I tensorflow/stream_executor/dso_loader.cc:125] successfully opened CUDA library libcurand.so.8.0 locally
W tensorflow/core/platform/cpu_feature_guard.cc:95] The TensorFlow library wasn't compiled to use SSE4.2 instructions, but these are available on your machine and could speed up CPU computations.
W tensorflow/core/platform/cpu_feature_guard.cc:95] The TensorFlow library wasn't compiled to use AVX instructions, but these are available on your machine and could speed up CPU computations.
I tensorflow/stream_executor/cuda/cuda_gpu_executor.cc:910] successful NUMA node read from SysFS had negative value (-1), but there must be at least one NUMA node, so returning NUMA node zero
I noticed that it has mentioned SSE4.2 and AVX,
What are SSE4.2 and AVX?
How do these SSE4.2 and AVX improve CPU computations for Tensorflow tasks.
How to make Tensorflow compile using the two libraries?
I just ran into this same problem, it seems like Yaroslav Bulatov's suggestion doesn't cover SSE4.2 support, adding --copt=-msse4.2 would suffice. In the end, I successfully built with
bazel build -c opt --copt=-mavx --copt=-mavx2 --copt=-mfma --copt=-mfpmath=both --copt=-msse4.2 --config=cuda -k //tensorflow/tools/pip_package:build_pip_package
without getting any warning or errors.
Probably the best choice for any system is:
bazel build -c opt --copt=-march=native --copt=-mfpmath=both --config=cuda -k //tensorflow/tools/pip_package:build_pip_package
(Update: the build scripts may be eating -march=native, possibly because it contains an =.)
-mfpmath=both only works with gcc, not clang. -mfpmath=sse is probably just as good, if not better, and is the default for x86-64. 32-bit builds default to -mfpmath=387, so changing that will help for 32-bit. (But if you want high-performance for number crunching, you should build 64-bit binaries.)
I'm not sure what TensorFlow's default for -O2 or -O3 is. gcc -O3 enables full optimization including auto-vectorization, but that sometimes can make code slower.
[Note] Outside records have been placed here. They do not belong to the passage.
This design comes from an exercise in tuning for a short achievable clock period and few clock cycles per item on the open sky130 flow, not from production work.
RTL that was checked went through simulation tests only; none was proved equivalent to the original.
Function not checked in runs 3 and 4: the RTL went through the layout flow alone.
Power figures rest on the tool's default switching activity, not on a simulated workload.

$ cat flow/constraint.sdc
create_clock -name core_clock -period 8.0 [get_ports {clk}]
set_input_delay 1.6000 -clock core_clock [delete_from_list [all_inputs] [get_ports {clk}]]
set_output_delay 1.6000 -clock core_clock [all_outputs]
set_load 0.01 [all_outputs]
Background: an optimization exercise with open tools, aiming at small area, a short achievable clock period and few clock cycles per item. Do not read the settings as production practice. Function was checked by simulation only, so behaviour that the tests miss may differ from the original. Power is estimated from default activity; no workload was simulated.

===== flow/run.sh =====
#!/bin/bash
# The standard layout, with these changes to how it is made:
#  - if flow/abc_area.script exists, ABC maps the logic with it
#  - the setup repair aims at the slack margin in flow/margin.txt
#  - the port buffers are sky130_fd_sc_hd__buf_1
# Registers, constraints and clock period are those of the standard flow.
set -euo pipefail
MARGIN=$(cat flow/margin.txt)
rm -rf scripts_x
cp -r "$FLOW_HOME/scripts" scripts_x
if [[ -f flow/abc_area.script ]]; then
  cp flow/abc_area.script scripts_x/abc_area.script
fi
bash standard.sh "SCRIPTS_DIR=$PWD/scripts_x" "SETUP_SLACK_MARGIN=$MARGIN" \
  "BUFFER_PORTS_ARGS=-buffer_cell sky130_fd_sc_hd__buf_1" finish > flow_make.log 2>&1

===== flow/margin.txt =====
4.95

===== standard.sh =====
#!/bin/bash
# synth_recipe.tcl (not shown) runs the flow's synth.tcl, then flattens the netlist and writes it again
# the make line also repeats each setting of config.mk as NAME=value (left out here)
make -C /OpenROAD-flow-scripts/flow DESIGN_CONFIG=/design/flow/config.mk WORK_HOME=/design/flow/orfs CLKGATE_MAP_FILE= SYNTH_SCRIPT=/design/flow/synth_recipe.tcl "${@:-finish}"

===== config.mk =====
export PLATFORM = sky130hd
export DESIGN_NAME = curve_tangler
export DESIGN_NICKNAME = curve_tangler
export VERILOG_FILES = /design/flow/design.v
export SDC_FILE = /design/flow/constraint.sdc
export NUM_CORES = 4
export LEC_CHECK = 0
export ABC_AREA = 1
export CAP_MARGIN = 20
export CORE_MARGIN = 2
export CORE_UTILIZATION = 40
export GPL_ROUTABILITY_DRIVEN = 1
export GPL_TIMING_DRIVEN = 1
export PLACE_DENSITY = 0.6
export SLEW_MARGIN = 20

===== constraint.sdc =====
create_clock -name core_clock -period 10.0 [get_ports {clk}]
set_input_delay 2.0000 -clock core_clock [delete_from_list [all_inputs] [get_ports {clk}]]
set_output_delay 2.0000 -clock core_clock [all_outputs]
set_load 0.01 [all_outputs]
What this does: --copt for bazel build passes an option directly to gcc for compiling C and C++ files (but not linking, so you need a different option for cross-file link-time-optimization)
x86-64 gcc defaults to using only SSE2 or older SIMD instructions, so you can run the binaries on any x86-64 system. (See https://gcc.gnu.org/onlinedocs/gcc/x86-Options.html). That's not what you want. You want to make a binary that takes advantage of all the instructions your CPU can run, because you're only running this binary on the system where you built it.
-march=native enables all the options your CPU supports, so it makes -mavx512f -mavx2 -mavx -mfma -msse4.2 redundant. (Also, -mavx2 already enables -mavx and -msse4.2, so Yaroslav's command should have been fine). Also if you're using a CPU that doesn't support one of these options (like FMA), using -mfma would make a binary that faults with illegal instructions.
TensorFlow's ./configure defaults to enabling -march=native, so using that should avoid needing to specify compiler options manually.
-march=native enables -mtune=native, so it optimizes for your CPU for things like which sequence of AVX instructions is best for unaligned loads.
This all applies to gcc, clang, or ICC. (For ICC, you can use -xHOST instead of -march=native.)
Let's start with the explanation of why do you see these warnings in the first place.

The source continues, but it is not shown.